# Provided records
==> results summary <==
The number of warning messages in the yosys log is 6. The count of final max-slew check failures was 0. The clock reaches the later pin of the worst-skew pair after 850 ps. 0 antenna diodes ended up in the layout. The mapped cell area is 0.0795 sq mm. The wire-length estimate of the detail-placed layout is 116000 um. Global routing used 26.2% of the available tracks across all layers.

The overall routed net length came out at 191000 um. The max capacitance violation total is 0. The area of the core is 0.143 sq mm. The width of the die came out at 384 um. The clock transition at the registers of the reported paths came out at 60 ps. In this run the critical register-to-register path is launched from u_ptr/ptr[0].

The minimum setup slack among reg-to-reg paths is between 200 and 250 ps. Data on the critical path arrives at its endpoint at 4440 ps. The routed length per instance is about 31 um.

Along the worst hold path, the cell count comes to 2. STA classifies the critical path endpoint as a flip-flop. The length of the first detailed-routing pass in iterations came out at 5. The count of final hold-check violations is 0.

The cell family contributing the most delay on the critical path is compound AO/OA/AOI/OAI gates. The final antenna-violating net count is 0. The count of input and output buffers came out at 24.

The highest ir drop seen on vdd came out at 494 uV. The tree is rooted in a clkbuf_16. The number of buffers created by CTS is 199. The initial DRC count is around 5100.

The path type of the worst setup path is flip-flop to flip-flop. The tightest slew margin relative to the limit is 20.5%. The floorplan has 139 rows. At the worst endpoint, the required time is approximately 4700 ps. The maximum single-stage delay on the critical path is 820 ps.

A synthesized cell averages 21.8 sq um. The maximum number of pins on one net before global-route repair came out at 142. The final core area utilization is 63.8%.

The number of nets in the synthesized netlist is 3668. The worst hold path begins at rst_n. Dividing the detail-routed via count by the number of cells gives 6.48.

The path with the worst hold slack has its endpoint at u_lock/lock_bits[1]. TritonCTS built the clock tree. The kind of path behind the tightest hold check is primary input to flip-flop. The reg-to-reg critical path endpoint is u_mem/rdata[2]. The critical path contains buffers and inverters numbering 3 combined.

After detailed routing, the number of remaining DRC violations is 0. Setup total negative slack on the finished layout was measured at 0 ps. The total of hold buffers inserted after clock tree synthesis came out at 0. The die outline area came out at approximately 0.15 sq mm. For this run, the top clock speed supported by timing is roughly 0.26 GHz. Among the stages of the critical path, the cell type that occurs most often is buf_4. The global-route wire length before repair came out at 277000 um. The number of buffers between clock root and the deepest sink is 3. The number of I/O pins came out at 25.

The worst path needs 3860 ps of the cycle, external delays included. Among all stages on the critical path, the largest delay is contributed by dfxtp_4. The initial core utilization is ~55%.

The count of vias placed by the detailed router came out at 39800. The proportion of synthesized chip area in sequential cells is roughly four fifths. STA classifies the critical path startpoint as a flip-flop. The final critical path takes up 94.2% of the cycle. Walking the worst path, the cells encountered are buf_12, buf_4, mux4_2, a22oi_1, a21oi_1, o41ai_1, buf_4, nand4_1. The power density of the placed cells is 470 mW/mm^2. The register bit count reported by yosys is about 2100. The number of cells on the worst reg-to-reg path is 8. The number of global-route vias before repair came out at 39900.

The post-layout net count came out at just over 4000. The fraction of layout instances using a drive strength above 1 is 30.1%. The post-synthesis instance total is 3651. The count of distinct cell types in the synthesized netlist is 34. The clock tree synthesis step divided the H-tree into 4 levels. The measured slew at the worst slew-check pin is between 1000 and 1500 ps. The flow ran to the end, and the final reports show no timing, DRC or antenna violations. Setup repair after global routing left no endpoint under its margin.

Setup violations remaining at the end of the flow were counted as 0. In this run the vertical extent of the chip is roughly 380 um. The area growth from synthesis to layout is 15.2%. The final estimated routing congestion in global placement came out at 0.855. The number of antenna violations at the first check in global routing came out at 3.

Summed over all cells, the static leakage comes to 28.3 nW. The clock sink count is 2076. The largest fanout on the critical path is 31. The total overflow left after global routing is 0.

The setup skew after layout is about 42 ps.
### src/rtl/demap_pkg.sv
package demap_pkg;
  typedef enum logic [1:0] {
    OP_PAGE = 2'd0,
    OP_CTX  = 2'd1,
    OP_ALL  = 2'd2,
    OP_BAD  = 2'd3
  } demap_op_e;

  typedef enum logic [1:0] {
    CSEL_PRI  = 2'd0,
    CSEL_SEC  = 2'd1,
    CSEL_NONE = 2'd2,
    CSEL_ZERO = 2'd3
  } ctx_sel_e;
endpackage

### src/rtl/demap_ctx_sel.sv
module demap_ctx_sel
  import demap_pkg::*;
#(
  parameter int CTX_W = 13
) (
  input  logic [1:0]       sel,
  input  logic             dside,
  input  logic [CTX_W-1:0] pri_ctx,
  input  logic [CTX_W-1:0] sec_ctx,
  output logic [CTX_W-1:0] ctx_val,
  output logic             ctx_ok
);
  always_comb begin
    ctx_val = '0;
    ctx_ok  = 1'b0;
    case (ctx_sel_e'(sel))
      CSEL_PRI: begin
        ctx_val = pri_ctx;
        ctx_ok  = 1'b1;
      end
      CSEL_SEC: begin
        // the secondary context exists only for the data side
        ctx_val = dside ? sec_ctx : '0;
        ctx_ok  = dside;
      end
      CSEL_ZERO: begin
        ctx_val = '0;
        ctx_ok  = 1'b1;
      end
      default: begin
        ctx_val = '0;
        ctx_ok  = 1'b0;
      end
    endcase
  end
endmodule

### src/rtl/demap_op_decode.sv
module demap_op_decode
  import demap_pkg::*;
#(
  parameter int PAGE_W = 51,
  parameter int CTX_W  = 13
) (
  input  logic [1:0]        op_f,
  input  logic [PAGE_W-1:0] page_f,
  input  logic              real_f,
  input  logic [CTX_W-1:0]  ctx_val,
  input  logic              ctx_ok,
  output logic              issue,
  output logic              bad,
  output logic              ignored,
  output logic [1:0]        op_o,
  output logic [PAGE_W-1:0] page_o,
  output logic              real_o,
  output logic [CTX_W-1:0]  ctx_o
);
  always_comb begin
    issue   = 1'b0;
    bad     = 1'b0;
    ignored = 1'b0;
    op_o    = op_f;
    page_o  = '0;
    real_o  = 1'b0;
    ctx_o   = '0;
    case (demap_op_e'(op_f))
      OP_PAGE: begin
        issue   = ctx_ok;
        ignored = !ctx_ok;
        page_o  = page_f;
        real_o  = real_f;
        ctx_o   = ctx_val;
      end
      OP_CTX: begin
        issue   = ctx_ok;
        ignored = !ctx_ok;
        ctx_o   = ctx_val;
      end
      OP_ALL: begin
        // partition-wide demap does not depend on the context selector
        issue = 1'b1;
      end
      default: begin
        bad = 1'b1;
      end
    endcase
  end
endmodule
<file path="src/rtl/cpwm_pkg.sv">
// Package: shared types for the dual complementary PWM block.
// Assumes: 2-bit mode fields as listed in the brief.
package cpwm_pkg;
    typedef enum logic [1:0] {
        MODE_OFF        = 2'b00,
        MODE_CLR_PAIR   = 2'b01,
        MODE_CLR_SINGLE = 2'b10,
        MODE_SET_PAIR   = 2'b11
    } pwm_mode_e;

    localparam int unsigned NUM_CH = 2;
endpackage

</file>
<file path="src/rtl/cpwm_timebase.sv">
// Module: free-running up-counter with buffered top value and sticky overflow flag.
// Assumes: tick is a single-clock prescale strobe; writes may arrive on any clock.
module cpwm_timebase #(
    parameter int unsigned CNT_W = 8
) (
    input  logic             clk,
    input  logic             rst_n,
    input  logic             tick,
    input  logic             top_wr,
    input  logic [CNT_W-1:0] top_wdata,
    input  logic             ovf_clr,
    output logic [CNT_W-1:0] cnt,
    output logic             wrap,
    output logic             ovf_flag
);
    localparam logic [CNT_W-1:0] TOP_RST = {CNT_W{1'b1}};

    logic [CNT_W-1:0] top_buf;
    logic [CNT_W-1:0] top_act;
    logic             match_q;

    // Wrap event: a tick while the counter sits on the active top value.
    assign wrap = tick && (cnt == top_act);

    // Counter: advance on tick, return to zero at the top value.
    always_ff @(posedge clk) begin
        if (!rst_n)      cnt <= '0;
        else if (wrap)   cnt <= '0;
        else if (tick)   cnt <= cnt + 1'b1;
    end

    // Top value buffer and its copy into the active register at wrap.
    always_ff @(posedge clk) begin
        if (!rst_n) begin
            top_buf <= TOP_RST;
            top_act <= TOP_RST;
        end else begin
            if (top_wr) top_buf <= top_wdata;
            if (wrap)   top_act <= top_buf;
        end
    end

    // Overflow flag: one synchronisation stage, set dominates clear.
    always_ff @(posedge clk) begin
        if (!rst_n) begin
            match_q  <= 1'b0;
            ovf_flag <= 1'b0;
        end else begin
            match_q <= wrap;
            if (match_q)      ovf_flag <= 1'b1;
            else if (ovf_clr) ovf_flag <= 1'b0;
        end
    end

    a_r2_hold_no_tick: assert property (@(posedge clk) disable iff (!rst_n)
        (rst_n && !tick) |=> $stable(cnt));
    a_r2_wrap_to_zero: assert property (@(posedge clk) disable iff (!rst_n)
        wrap |=> (cnt == '0));
    a_r9_flag_follows_match: assert property (@(posedge clk) disable iff (!rst_n)
        match_q |=> ovf_flag);
    a_r10_clear_drops_flag: assert property (@(posedge clk) disable iff (!rst_n)
        (ovf_clr && !match_q) |=> !ovf_flag);
endmodule

</file>
<file path="src/rtl/cpwm_deadband.sv">
// Module: turns a channel level into a non-overlapping output pair.
// Assumes: rising edges wait one tick (delay register) plus one clock (output register);
//          falling edges wait only the output register.
module cpwm_deadband (
    input  logic clk,
    input  logic rst_n,
    input  logic tick,
    input  logic level,
    input  logic en_p,
    input  logic en_n,
    output logic out_p,
    output logic out_n
);
    logic level_d;

    // Level delayed by one prescaled cycle.
    always_ff @(posedge clk) begin
        if (!rst_n)    level_d <= 1'b0;
        else if (tick) level_d <= level;
    end

    // Output stage, every clock: a side is high only when current and delayed level agree.
    always_ff @(posedge clk) begin
        if (!rst_n) begin
            out_p <= 1'b0;
            out_n <= 1'b0;
        end else begin
            out_p <= en_p &  level &  level_d;
            out_n <= en_n & ~level & ~level_d;
        end
    end

    a_r7_pair_exclusive: assert property (@(posedge clk) disable iff (!rst_n)
        !(out_p && out_n));
    a_r8_fall_one_clk: assert property (@(posedge clk) disable iff (!rst_n)
        (!level && out_p) |=> !out_p);
endmodule

</file>
<file path="src/rtl/cpwm_chan.sv">
// Module: one PWM channel with buffered compare, level generator and dead-band pair.
// Assumes: cnt and wrap come from the shared timebase in the same clock domain.
module cpwm_chan
    import cpwm_pkg::*;
#(
    parameter int unsigned CNT_W = 8
) (
    input  logic             clk,
    input  logic             rst_n,
    input  logic             tick,
    input  logic             wrap,
    input  logic [CNT_W-1:0] cnt,
    input  logic             cmp_wr,
    input  logic [CNT_W-1:0] cmp_wdata,
    input  pwm_mode_e        mode,
    output logic             out_p,
    output logic             out_n
);
    logic [CNT_W-1:0] cmp_buf;
    logic [CNT_W-1:0] cmp_act;
    logic             level;
    logic             set_on_match;
    logic             en_p;
    logic             en_n;

    assign set_on_match = (mode == MODE_SET_PAIR);
    assign en_p         = (mode != MODE_OFF);
    assign en_n         = (mode == MODE_CLR_PAIR) || (mode == MODE_SET_PAIR);

    // Compare buffer and its copy into the active register at wrap.
    always_ff @(posedge clk) begin
        if (!rst_n) begin
            cmp_buf <= '0;
            cmp_act <= '0;
        end else begin
            if (cmp_wr) cmp_buf <= cmp_wdata;
            if (wrap)   cmp_act <= cmp_buf;
        end
    end

    // Channel level: wrap action first, compare action second.
    always_ff @(posedge clk) begin
        if (!rst_n)                          level <= 1'b0;
        else if (wrap)                       level <= ~set_on_match;
        else if (tick && (cnt == cmp_act))   level <= set_on_match;
    end

    cpwm_deadband u_deadband (
        .clk   (clk),
        .rst_n (rst_n),
        .tick  (tick),
        .level (level),
        .en_p  (en_p),
        .en_n  (en_n),
        .out_p (out_p),
        .out_n (out_n)
    );

    a_r6_off_low: assert property (@(posedge clk) disable iff (!rst_n)
        (mode == MODE_OFF) |=> (!out_p && !out_n));
    a_r5_single_inv_low: assert property (@(posedge clk) disable iff (!rst_n)
        (mode == MODE_CLR_SINGLE) |=> !out_n);
endmodule

</file>
<file path="src/rtl/cpwm_dual.sv">
// Module: top of the dual complementary dead-time PWM generator.
// Assumes: a single fast clock; tick is produced by an external prescaler.
module cpwm_dual
    import cpwm_pkg::*;
#(
    parameter int unsigned CNT_W = 8
) (
    input  logic             clk,
    input  logic             rst_n,
    input  logic             tick,
    input  logic             top_wr,
    input  logic [CNT_W-1:0] top_wdata,
    input  logic             cmp_a_wr,
    input  logic [CNT_W-1:0] cmp_a_wdata,
    input  logic             cmp_b_wr,
    input  logic [CNT_W-1:0] cmp_b_wdata,
    input  logic [1:0]       mode_a,
    input  logic [1:0]       mode_b,
    input  logic             ovf_clr,
    output logic             ovf_flag,
    output logic             pwm_a,
    output logic             pwm_a_n,
    output logic             pwm_b,
    output logic             pwm_b_n
);
    logic [CNT_W-1:0] cnt;
    logic             wrap;

    logic             ch_wr    [NUM_CH];
    logic [CNT_W-1:0] ch_wdata [NUM_CH];
    pwm_mode_e        ch_mode  [NUM_CH];
    logic             ch_p     [NUM_CH];
    logic             ch_n     [NUM_CH];

    // Map the named channel ports onto the channel arrays.
    always_comb begin
        ch_wr[0]    = cmp_a_wr;
        ch_wr[1]    = cmp_b_wr;
        ch_wdata[0] = cmp_a_wdata;
        ch_wdata[1] = cmp_b_wdata;
        ch_mode[0]  = pwm_mode_e'(mode_a);
        ch_mode[1]  = pwm_mode_e'(mode_b);
    end

    assign pwm_a   = ch_p[0];
    assign pwm_a_n = ch_n[0];
    assign pwm_b   = ch_p[1];
    assign pwm_b_n = ch_n[1];

    cpwm_timebase #(.CNT_W(CNT_W)) u_timebase (
        .clk       (clk),
        .rst_n     (rst_n),
        .tick      (tick),
        .top_wr    (top_wr),
        .top_wdata (top_wdata),
        .ovf_clr   (ovf_clr),
        .cnt       (cnt),
        .wrap      (wrap),
        .ovf_flag  (ovf_flag)
    );

    for (genvar g = 0; g < NUM_CH; g++) begin : g_ch
        cpwm_chan #(.CNT_W(CNT_W)) u_chan (
            .clk       (clk),
            .rst_n     (rst_n),
            .tick      (tick),
            .wrap      (wrap),
            .cnt       (cnt),
            .cmp_wr    (ch_wr[g]),
            .cmp_wdata (ch_wdata[g]),
            .mode      (ch_mode[g]),
            .out_p     (ch_p[g]),
            .out_n     (ch_n[g])
        );
    end
endmodule

</file>
<file path="config.mk">
export PLATFORM = sky130hd
export DESIGN_NAME = cpwm_dual
export DESIGN_NICKNAME = d
export VERILOG_FILES = /design/src/rtl/cpwm_pkg.sv /design/src/rtl/cpwm_timebase.sv /design/src/rtl/cpwm_deadband.sv /design/src/rtl/cpwm_chan.sv /design/src/rtl/cpwm_dual.sv
export SDC_FILE = /design/constraint.sdc
export NUM_CORES = 1
export LEC_CHECK = 0
export ABC_AREA = 1
export ABC_CLOCK_PERIOD_IN_PS = 6000
export BUFFER_PORTS_ARGS = -buffer_cell sky130_fd_sc_hd__buf_4
export CAP_MARGIN = 40
export CORE_MARGIN = 8
export CORE_UTILIZATION = 64
export CTS_BUF_LIST = sky130_fd_sc_hd__clkbuf_2 sky130_fd_sc_hd__clkbuf_4 sky130_fd_sc_hd__clkbuf_8
export DETAILED_ROUTE_END_ITERATION = 12
export PLACE_DENSITY = 0.95
export SYNTH_ARGS = -nofsm -noshare
export SYNTH_HDL_FRONTEND = slang
export SYNTH_HIERARCHICAL = 1
export SYNTH_SLANG_ARGS = --single-unit
</file>
<file path="constraint.sdc">
create_clock -name clk -period 6 [get_ports clk]
set_clock_uncertainty 0.2 [all_clocks]
set_input_delay 0.6 -clock clk [delete_from_list [all_inputs] [get_ports clk]]
set_output_delay 0.6 -clock clk [all_outputs]
set_load 0.03 [all_outputs]
</file>
==> parameters.txt <==
Parameter                              Value

Logic synthesis
  Cells after Synth ... 454
  Unique masters post-synth ... 23
  Cell taking the most area after synthesis ... dfxtp_1
  Register area share after synthesis ... 0.440
  Total number of yosys warnings ... 6
  Netlist area before placement ... 0.00300 mm^2
  Top-area cell type share of the netlist area ... 0.440
  Post-synthesis area per instance ... 6.62 um^2
  Cells taking the most area after synthesis ... dfxtp_1 44%, nand2_1 14%, nor2_1 10%, inv_1 8.2%, nand3_1 5.8%
  Register bit total from synthesis ... 66
  Net count of the mapped netlist ... 490

CTS
  Root cell of the clock tree ... clkbuf_8
  CTS tree ... built
  CTS-repair resized insts ... 0
  Hold-fix buffer count after cts ... 0
  Sinks on Clock Net ... 66
  Setup repair bufs after CTS ... 0
  Number of buffers added by the clock tree synthesis step ... 9
  H-tree depth ... 3
  Maximum clock path buffer count ... 2
  Clock transition at the registers of the reported paths ... 0.07 ns
  Insertion delay of the later-clocked pin in the worst-skew pair ... 0.34 ns

Critical path
  Startpoint class of the critical path ... register
  Slowest Stage Delay on Critical Path ... 0.51 ns
  Critical Path Fanout Max ... 16
  Worst-path cell chain ... inv_1 -> a21oi_2 -> nand2_1 -> nor2_1 -> nand3_2 -> inv_2 -> inv_1 -> o21ai_0 -> a21oi_1
  CP Class ... register to register
  Crit path DAT ... 2.35 ns
  Cell with the biggest individual delay on the critical path ... dfxtp_1
  Most used cell along the critical path ... inv_1
  Critical Path RT ... 6.01 ns
  Setup crit end kind ... register

Layout
  Commonest cells after routing, fill and taps aside ... 112 x nand2_1, 81 x nor2_1, 66 x inv_1, 66 x dfxtp_1, 39 x buf_4
  Syn-to-layout area delta ... 16.5%
  Util after Layout ... 0.756
  NumNets Final ... around 530
  Most common cell after layout, fill and taps aside ... nand2_1
  Fraction of layout instances using a drive strength above 1 ... 0.131
  Fill cell instance count of the final layout ... 316
  Diode count ... 0

STA
  Clock period minus worst slack ... 2.33 ns
  Final-report setup violation count ... 0
  Setup TNS ... 0 ns
  Highest achievable clock rate ... 429 MHz
  Final hold viol count ... 0
  Count of pins over their slew limit ... 0
  Actual transition at the worst max-transition pin ... 0.502 ns
  RSZ-0062 raised after global routing ... false
  Normalized max-slew margin ... 0.666
  Post-route clock period utilization ... 0.389

Detailed routing
  Number of antenna-violating nets in the routed design ... 0
  1st-pass router iterations ... 5
  Routed wire per std cell ... 12.6 um
  DR DRC count ... 0
  Number of violations reported at the end of detailed-routing iteration 0 ... roughly 340
  Vias per Instance ... 5.28
  Sum of routed wire length over all layers ... 6.94 mm
  Total number of vias ... 2912

Global route
  Wire length of the first global-routing pass ... 11.5 mm
  Overall track demand over capacity in global routing ... 0.197
  Largest net degree at the start of global routing ... 59
  Vias in the first global route ... 2731
  Met3 Track Usage GR ... 0.0527
  Global routing met1 resource utilization ... 0.219
  Most heavily used metal layer in global routing ... met2
  Global routing met2 resource utilization ... 0.340
  Global route total overflow ... 0
  Initial antenna violation count ... 0

Power and ir drop
  Total design power ... 0.000893 W
  Leakage Power ... 1.75 nW
  Power density normalized to cell area ... 255 mW/mm^2
  Maximum vdd ir drop ... about 0.00019 V

Die
  Y dimension of the die ... about 85 um
  Die Span X ... 84.5 um
  Number of primary I/O pins ... 40
  Area inside the core boundary ... 0.00463 mm^2
  Total die area ... 0.00714 mm^2
  Effective utilization at floorplan ... 0.649
  Row count ... 25

Placed design
  Buffers added on ports ... 39
  Final weighted congestion in routability-driven placement ... approximately 0.86
  Placed wire-length estimate ... 4.72 mm

Min path
  Worst hold path type ... register to register

Flow run
  Max-cap violation count ... 0

Run status
  Result of the run ... finished, final reports clean
[through the flow]
step                      cell area, um^2  hold slack (ns)  std cells  worst slack, ns
after global routing                 3500            0.268        552             3.46
after detailed placement             3310            0.253        536             3.56
after CTS                            3500            0.268        552             3.73
after floorplan                      3000            0.213        454             3.90
after global placement               3310            0.233        536             3.69
final                                3500            0.263        552             3.67
[worst paths after layout]
kind                      start  slack [ns]  depth (start not counted)                   endpoint
max           u_timebase/cnt[7]        3.67                          9  g_ch[1].u_chan/cmp_act[1]
min          u_timebase/match_q        0.26                          2        u_timebase/ovf_flag
max reg2reg   u_timebase/cnt[7]        3.67                          9  g_ch[1].u_chan/cmp_act[1]
min reg2reg  u_timebase/match_q        0.26                          2        u_timebase/ovf_flag
[worst max-delay path: cells and delay by family, from the launching register on]
| family | cells | cell delay (ns) |
|---|---|---|
| buffers and inverters | 3 | 0.59 |
| flip-flops | 1 | 0.51 |
| AO/OA/AOI/OAI | 3 | 0.45 |
| AND/OR/NAND/NOR | 3 | 0.45 |
[synthesized netlist by cell type]
master    count
ha_1          1
a21oi_2       1
o21ai_0      34
nor2_1       81
buf_2         2
xor2_1        7
nor2_2        3
nand3_1      35
xnor2_1       2
clkbuf_1      5
inv_2         3
a21oi_1      19
dfxtp_1      66
nand2_2       1
inv_1        66
nand2_1     112
nor3_1        4
nand4_1       6
buf_1         2
buf_4         1
nor2_4        1
buf_6         1
nand3_2       1
[layout make-up]
type	instances	area, um^2	share of cell area
clock buffers	10	131	0.0376
clock inverters	6	57.6	0.0165
inverters	69	259	0.0740
multi-input cells	308	1370	0.391
flip-flops and latches	66	1320	0.378
well taps	54	67.6	0.0193
repair buffers	39	293	0.0837
[flip-flops by register name, summed over array words and instances (netlist names)]
name,count
g_ch.u_chan/u_deadband/out_p,2
u_timebase/top_act,8
u_timebase/top_buf,8
u_timebase/cnt,8
u_timebase/ovf_flag,1
g_ch.u_chan/cmp_buf,16
g_ch.u_chan/u_deadband/level_d,2
g_ch.u_chan/level,2
g_ch.u_chan/cmp_act,16
u_timebase/match_q,1
g_ch.u_chan/u_deadband/out_n,2
[power breakdown]
group,leakage (nW),internal (W),switching [W],total (W)
Combinational,1.12,0.0000320,0.0000402,0.0000721
Clock,0.0992,0.000193,0.000165,0.000358
Sequential,0.540,0.000453,0.0000103,0.000463
[metal layers]
metal,vias up,wire length (um)
li1,1479,-
met1,1307,2890
met2,111,3500
met3,15,430
met4,0,111
met5,-,0
[cells by family after synthesis]
family	after synthesis	share of synthesized area
and+or+nand+nor	244	0.334
xor gates and xnor gates	9	0.0262
buffers and inverters	80	0.105
DFF	66	0.440
AOI/OAI and AO/OA	54	0.0912
adders and majority gates	1	0.00416
Note: power is estimated with default switching activity, not from simulation.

# Description of the task
Whenever a line above has the word "comes" in it, copy that line.

# Reply
Along the worst hold path, the cell count comes to 2. STA classifies the critical path endpoint as a flip-flop. The length of the first detailed-routing pass in iterations came out at 5. The count of final hold-check violations is 0.
Summed over all cells, the static leakage comes to 28.3 nW. The clock sink count is 2076. The largest fanout on the critical path is 31. The total overflow left after global routing is 0.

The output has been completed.